Goal of the exercise = Stop after the line containing "hold reg to reg: 290 / out_din[0] / 2": print each line exactly from the first line of the listing up to that point.
==== Dataset
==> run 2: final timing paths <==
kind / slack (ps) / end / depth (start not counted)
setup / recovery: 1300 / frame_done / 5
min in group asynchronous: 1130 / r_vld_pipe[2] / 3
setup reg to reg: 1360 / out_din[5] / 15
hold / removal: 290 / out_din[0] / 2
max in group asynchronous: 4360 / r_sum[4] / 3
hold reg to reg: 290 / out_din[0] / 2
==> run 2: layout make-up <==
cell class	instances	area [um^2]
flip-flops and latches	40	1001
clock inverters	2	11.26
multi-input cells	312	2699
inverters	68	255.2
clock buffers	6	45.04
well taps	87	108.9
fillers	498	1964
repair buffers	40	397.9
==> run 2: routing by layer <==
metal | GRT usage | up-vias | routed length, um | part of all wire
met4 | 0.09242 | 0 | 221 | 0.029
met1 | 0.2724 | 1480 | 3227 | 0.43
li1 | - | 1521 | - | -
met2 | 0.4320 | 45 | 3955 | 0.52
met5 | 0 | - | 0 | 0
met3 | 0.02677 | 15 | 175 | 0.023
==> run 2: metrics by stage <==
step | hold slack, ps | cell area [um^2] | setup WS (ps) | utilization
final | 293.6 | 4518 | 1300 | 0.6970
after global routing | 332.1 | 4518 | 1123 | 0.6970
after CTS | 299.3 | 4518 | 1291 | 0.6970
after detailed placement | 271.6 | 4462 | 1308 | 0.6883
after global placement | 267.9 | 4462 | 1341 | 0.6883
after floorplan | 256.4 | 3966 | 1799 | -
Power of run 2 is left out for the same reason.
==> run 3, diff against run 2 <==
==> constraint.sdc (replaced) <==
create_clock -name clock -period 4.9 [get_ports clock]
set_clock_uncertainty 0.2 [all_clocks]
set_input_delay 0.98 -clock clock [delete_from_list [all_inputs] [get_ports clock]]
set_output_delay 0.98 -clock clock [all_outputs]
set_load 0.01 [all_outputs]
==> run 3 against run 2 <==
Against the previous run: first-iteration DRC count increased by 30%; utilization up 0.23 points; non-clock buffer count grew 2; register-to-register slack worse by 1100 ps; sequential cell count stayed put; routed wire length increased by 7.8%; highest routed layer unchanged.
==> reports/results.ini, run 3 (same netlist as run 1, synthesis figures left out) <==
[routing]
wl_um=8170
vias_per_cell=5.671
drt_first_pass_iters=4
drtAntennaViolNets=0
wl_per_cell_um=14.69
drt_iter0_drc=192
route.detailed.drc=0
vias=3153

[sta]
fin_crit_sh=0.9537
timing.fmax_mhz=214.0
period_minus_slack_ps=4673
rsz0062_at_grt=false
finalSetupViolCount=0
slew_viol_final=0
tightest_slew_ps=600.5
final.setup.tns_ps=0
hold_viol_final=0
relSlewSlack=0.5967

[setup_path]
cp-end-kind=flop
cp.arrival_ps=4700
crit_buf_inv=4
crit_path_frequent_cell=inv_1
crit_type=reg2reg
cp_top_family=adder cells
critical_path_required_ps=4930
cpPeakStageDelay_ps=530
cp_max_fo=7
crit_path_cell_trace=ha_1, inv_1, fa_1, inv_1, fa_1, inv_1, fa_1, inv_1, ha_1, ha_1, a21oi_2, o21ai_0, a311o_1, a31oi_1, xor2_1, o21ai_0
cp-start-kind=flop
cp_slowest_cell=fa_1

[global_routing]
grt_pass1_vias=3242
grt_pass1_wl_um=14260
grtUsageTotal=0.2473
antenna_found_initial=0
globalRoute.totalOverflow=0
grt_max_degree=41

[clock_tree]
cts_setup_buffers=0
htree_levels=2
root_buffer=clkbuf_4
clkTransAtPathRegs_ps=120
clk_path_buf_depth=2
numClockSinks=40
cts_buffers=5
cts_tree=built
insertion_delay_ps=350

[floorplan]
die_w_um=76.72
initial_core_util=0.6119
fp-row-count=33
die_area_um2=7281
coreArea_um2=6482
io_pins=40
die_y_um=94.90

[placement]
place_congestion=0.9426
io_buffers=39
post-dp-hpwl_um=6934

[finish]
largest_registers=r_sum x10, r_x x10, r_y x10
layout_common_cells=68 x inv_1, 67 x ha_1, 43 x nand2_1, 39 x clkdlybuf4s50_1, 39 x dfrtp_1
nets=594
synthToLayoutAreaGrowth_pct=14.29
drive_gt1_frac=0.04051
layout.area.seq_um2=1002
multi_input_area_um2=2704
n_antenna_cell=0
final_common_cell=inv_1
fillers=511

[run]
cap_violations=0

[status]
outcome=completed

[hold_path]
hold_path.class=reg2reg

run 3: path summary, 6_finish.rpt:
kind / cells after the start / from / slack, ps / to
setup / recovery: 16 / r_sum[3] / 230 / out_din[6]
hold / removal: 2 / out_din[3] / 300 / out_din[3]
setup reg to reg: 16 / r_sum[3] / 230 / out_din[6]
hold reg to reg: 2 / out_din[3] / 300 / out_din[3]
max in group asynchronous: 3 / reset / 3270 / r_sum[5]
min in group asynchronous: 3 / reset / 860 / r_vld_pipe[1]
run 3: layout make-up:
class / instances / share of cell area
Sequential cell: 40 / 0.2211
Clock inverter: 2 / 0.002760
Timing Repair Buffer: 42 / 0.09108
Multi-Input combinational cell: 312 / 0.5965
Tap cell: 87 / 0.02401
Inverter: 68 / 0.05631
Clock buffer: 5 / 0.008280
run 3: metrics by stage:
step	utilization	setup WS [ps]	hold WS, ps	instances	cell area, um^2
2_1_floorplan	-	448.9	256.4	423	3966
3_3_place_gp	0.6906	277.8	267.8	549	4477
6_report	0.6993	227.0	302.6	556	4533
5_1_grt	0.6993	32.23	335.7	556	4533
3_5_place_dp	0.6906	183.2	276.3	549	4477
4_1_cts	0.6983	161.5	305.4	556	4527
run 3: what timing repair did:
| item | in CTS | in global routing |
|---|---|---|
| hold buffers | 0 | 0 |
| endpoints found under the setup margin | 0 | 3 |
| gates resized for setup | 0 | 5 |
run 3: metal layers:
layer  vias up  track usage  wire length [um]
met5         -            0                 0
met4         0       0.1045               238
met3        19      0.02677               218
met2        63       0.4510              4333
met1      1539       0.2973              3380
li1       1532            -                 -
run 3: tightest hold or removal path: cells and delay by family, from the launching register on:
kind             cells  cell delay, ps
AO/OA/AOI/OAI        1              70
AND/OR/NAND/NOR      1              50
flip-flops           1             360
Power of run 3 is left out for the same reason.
[src/rtl/trotrig_capture.sv]
// rtl/trotrig_capture.sv - circular pre/post-trigger sample capture with valid/ready readout
// Optional feature macro: TROTRIG_CAPTURE_REARM_EN (auto re-arm after each readout).
module trotrig_capture #(
  parameter int DINBITS   = 8,
  parameter int DEPTHBITS = 4,
  parameter int PRETRIG   = 4
) (
  input  logic               clk,
  input  logic               reset,
  input  logic               enable,
  input  logic [DINBITS-1:0] din,
  input  logic               trigger,
  output logic               armed,
  output logic               triggered,
  output logic               done,
  output logic               rd_valid,
  input  logic               rd_ready,
  output logic [DINBITS-1:0] rd_data,
  output logic               rd_last
);

  localparam int DEPTH = 2 ** DEPTHBITS;
  localparam int POSTN = DEPTH - PRETRIG - 1;
  localparam logic [DEPTHBITS-1:0] PRE_W  = DEPTHBITS'(PRETRIG);
  localparam logic [DEPTHBITS-1:0] POST_W = DEPTHBITS'(POSTN);
  localparam logic [DEPTHBITS:0]   DEPTH_W = (DEPTHBITS + 1)'(DEPTH);

  typedef enum logic [2:0] {S_FILL, S_ARMED, S_POST, S_READOUT, S_DONE} state_t;

  state_t state_q, state_d;
  logic [DINBITS-1:0]   mem [DEPTH];
  logic [DEPTHBITS-1:0] wptr_q;
  logic [DEPTHBITS-1:0] fill_cnt_q, fill_cnt_d;
  logic [DEPTHBITS-1:0] post_cnt_q, post_cnt_d;
  logic [DEPTHBITS-1:0] raddr_q, raddr_d;
  logic [DEPTHBITS:0]   issued_q, issued_d;
  logic                 rd_valid_q, rd_valid_d;
  logic                 rd_last_q, rd_last_d;
  logic [DINBITS-1:0]   rd_data_q;
  logic                 writing, hit, xfer, load;

  assign writing = enable && (state_q inside {S_FILL, S_ARMED, S_POST});
  assign hit     = enable && trigger && (state_q == S_ARMED);
  assign xfer    = rd_valid_q && rd_ready;
  // Refill the output register whenever it is empty or being drained this cycle.
  assign load    = (state_q == S_READOUT) && (!rd_valid_q || rd_ready) && (issued_q != DEPTH_W);

  always_ff @(posedge clk) begin
    if (reset) begin
      state_q    <= S_FILL;
      wptr_q     <= '0;
      fill_cnt_q <= '0;
      post_cnt_q <= '0;
      raddr_q    <= '0;
      issued_q   <= '0;
      rd_valid_q <= 1'b0;
      rd_last_q  <= 1'b0;
      rd_data_q  <= '0;
    end else begin
      state_q    <= state_d;
      wptr_q     <= writing ? wptr_q + 1'b1 : wptr_q;
      fill_cnt_q <= fill_cnt_d;
      post_cnt_q <= post_cnt_d;
      raddr_q    <= raddr_d;
      issued_q   <= issued_d;
      rd_valid_q <= rd_valid_d;
      rd_last_q  <= rd_last_d;
      if (load) rd_data_q <= mem[raddr_q];
    end
  end

  always_ff @(posedge clk) begin
    if (writing) mem[wptr_q] <= din;
  end

  always_comb begin
    state_d    = state_q;
    fill_cnt_d = fill_cnt_q;
    post_cnt_d = post_cnt_q;
    raddr_d    = raddr_q;
    issued_d   = issued_q;
    rd_valid_d = rd_valid_q;
    rd_last_d  = rd_last_q;
    case (state_q)
      S_FILL: begin
        if (PRETRIG == 0) begin
          state_d = S_ARMED;
        end else if (enable) begin
          fill_cnt_d = fill_cnt_q + 1'b1;
          if (fill_cnt_q == PRE_W - 1'b1) state_d = S_ARMED;
        end
      end
      S_ARMED: begin
        if (hit) begin
          post_cnt_d = '0;
          issued_d   = '0;
          // Window start: PRETRIG entries behind the trigger address, modulo depth.
          raddr_d    = wptr_q - PRE_W;
          state_d    = (POSTN == 0) ? S_READOUT : S_POST;
        end
      end
      S_POST: begin
        if (enable) begin
          post_cnt_d = post_cnt_q + 1'b1;
          if (post_cnt_q == POST_W - 1'b1) state_d = S_READOUT;
        end
      end
      S_READOUT: begin
        if (xfer && rd_last_q) state_d = S_DONE;
      end
      S_DONE: begin
`ifdef TROTRIG_CAPTURE_REARM_EN
        state_d    = S_FILL;
        fill_cnt_d = '0;
        post_cnt_d = '0;
`else
        state_d    = S_DONE;
`endif
      end
      default: state_d = S_FILL;
    endcase

    if (load) begin
      raddr_d    = raddr_q + 1'b1;
      issued_d   = issued_q + 1'b1;
      rd_valid_d = 1'b1;
      rd_last_d  = (issued_q == DEPTH_W - 1'b1);
    end else if (xfer) begin
      rd_valid_d = 1'b0;
      rd_last_d  = 1'b0;
    end
  end

  always_comb begin
    armed     = (state_q == S_ARMED);
    triggered = (state_q == S_POST) || (state_q == S_READOUT);
    done      = (state_q == S_DONE);
  end

  assign rd_valid = rd_valid_q;
  assign rd_data  = rd_data_q;
  assign rd_last  = rd_last_q;

endmodule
========
Answer for this exercise =
==> run 2: final timing paths <==
kind / slack (ps) / end / depth (start not counted)
setup / recovery: 1300 / frame_done / 5
min in group asynchronous: 1130 / r_vld_pipe[2] / 3
setup reg to reg: 1360 / out_din[5] / 15
hold / removal: 290 / out_din[0] / 2
max in group asynchronous: 4360 / r_sum[4] / 3
hold reg to reg: 290 / out_din[0] / 2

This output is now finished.